John Eric Ezell was born in Tifton, Georgia. He moved to Mississippi and spent

most of his time in the woods or on a sports field. Along the way he met a few people

who encouraged him before finishing high school including Ms. Williams who had a little

extra time to help a forgetful elementary student, Ms. Huber who showed that some

teachers really were friends, and Dr. Padgett who embodied everything a teacher could

hope to be.

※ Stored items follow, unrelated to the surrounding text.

==> flow/design.v <==
`timescale 1ns/1ps
module DUT_bitwise_XOR(i0,i1,out);
parameter N=32;
input [N-1:0] i0,i1;
output [N-1:0] out;
genvar j;
generate
        for(j=0;j<N;j=j+1) begin : gLOOP_xor
                xor gxor1(out[j],i0[j],i1[j]);
        end
endgenerate
endmodule
==> flow/run.sh <==
#!/bin/bash
# OpenROAD 26Q1-2900-gdf79404cd8, Yosys 0.63+post, stock flow scripts
make -C /OpenROAD-flow-scripts/flow DESIGN_CONFIG=/design/flow/config.mk WORK_HOME=/design/flow/orfs finish
==> flow/config.mk <==
export PLATFORM = sky130hd
export DESIGN_NAME = DUT_bitwise_XOR
export DESIGN_NICKNAME = DUT_bitwise_XOR
export VERILOG_FILES = /design/flow/design.v
export SDC_FILE = /design/flow/constraint.sdc
export NUM_CORES = 4
export LEC_CHECK = 1
export CORE_AREA = 10 10 70 70
export DIE_AREA = 0 0 80 80
==> flow/constraint.sdc <==
current_design DUT_bitwise_XOR

set clk_period 1.0
set clk_io_pct 0.2

create_clock -name clk0 -period $clk_period

set non_clock_inputs [all_inputs -no_clocks]
set_input_delay [expr $clk_period * $clk_io_pct] -clock clk0 $non_clock_inputs
set_output_delay [expr $clk_period * $clk_io_pct] -clock clk0 [all_outputs]
==> results.txt <==
status: finished, final reports clean
endpoints failing hold: 0
DP Area: 1300 um2
RSZ-0062 raised after global routing: no
flop count: 0
Crit-path slowest cell: dlygate4sd2_1
Cell Chain, Critical Path: dlygate4sd2_1 -> xor2_1 -> buf_2
ratio of cells with drive above 1 in the final layout: 25.0%
Seq share, synth: 0%
Crit. Startpoint: i0[20]
Pre-Place Util: 8.21%
Log Warnings: 32
post-CTS sizing: 162
power density cells: 347 nW/um2
Max VDD drop: 0.102 mV
Synth Warn #: 0
via-per-instance ratio: 3.32
CP endpoint kind: primary output
die width: 80 um
Slew HR: 91.0%
row count: 21
Max Freq: 1.09 GHz
Fill cells: 420
DIE AREA: 6400 um2
footprint of the multi-input gates: 280 um2
Syn Area/Cell: 8.76 um2
Final Setup Violations: 0
post-layout instance area: 1060 um2
I/O pin count: 96
Reg area: 0 um2
GP Congestion: 0.748
cycle use final: 92.1%
core area: 3420 um2
DRC errors left: 0
max_cap viols: 0
cell count after synthesis: 32
vias: 577
Avg WL per Cell: 13.3 um
Fin Hold WS: 0.760 ns
cts hold-fix bufs: 0
Unique cell types: 1
buffers added on ports: 96
WS Path Type: input pin to primary output
critical path endpoint: out[20]
setup TNS: 0 ns
family with the most delay on the worst path: buffers and inverters
# diodes: 0
CP required: 0.80 ns
pins over their slew limit: 0
1st-iter DRT viols: 3
Layout area overhead: 278%
final wirelength: 2.31 mm
minimum clock period: 0.921 ns
largest stage delay on the critical path: 0.24 ns
global route overflow: 0
chip height: 80 um
most frequent logic cell in the layout: dlygate4sd2_1
number of global-route vias before repair: 667
Tot Pwr: 368 uW
initial antenna violation count: 0
most frequent cells in the layout: dlygate4sd2_1, xor2_1, buf_2
Global Route Usage Sum: 6.33%
largest net degree at the start of global routing: 2
Layout clock buffers: 0
Leak: 0.599 nW
first drt pass iteration count: 2
Worst Max-Slew Pin Slew: 0.134 ns
yosys stat chip area: 280 um2
global-route wire length before repair: 3.31 mm
HP Class: input pin to primary output
cell count listed in synth_stat.txt: 32
type of origin of the critical path: input pin
hpwl dp: 2.28 mm
synthesized cell area: 280 um2
post-CTS setup buffers: 0
data arrival time of the critical path: 0.72 ns
WP buf/inv: 2
antenna-violating nets left: 0
Crit path depth: 3
worst-path fanout max: 1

He next attended Mississippi State University for a BS in Forestry, a BS in

Environmental Geosciences, and a MS in Geology. While at Mississippi State he

worked with one of the smartest minimum wage crews in history, had the chance to

learn from and joke with some of his favorite professors (Drs. Ezell, Grebner, McNeal,

and Mylroie come to mind), participate in a 36 hour sampling extravaganza, and

receive, possibly his greatest accomplishment, a shirt for winning the intramural softball

league. He then moved to Florida where he received his PhD in Geology and met a lot

of great friends. He, very slowly, got smarter about his research sites progressing from

briar covered clear cuts, to muddy estuaries, and finally to crystal clear springs. He had

many great instructors and friends along the way. He actively looks forward to spending

more time with family and finding a nice comfortable cave.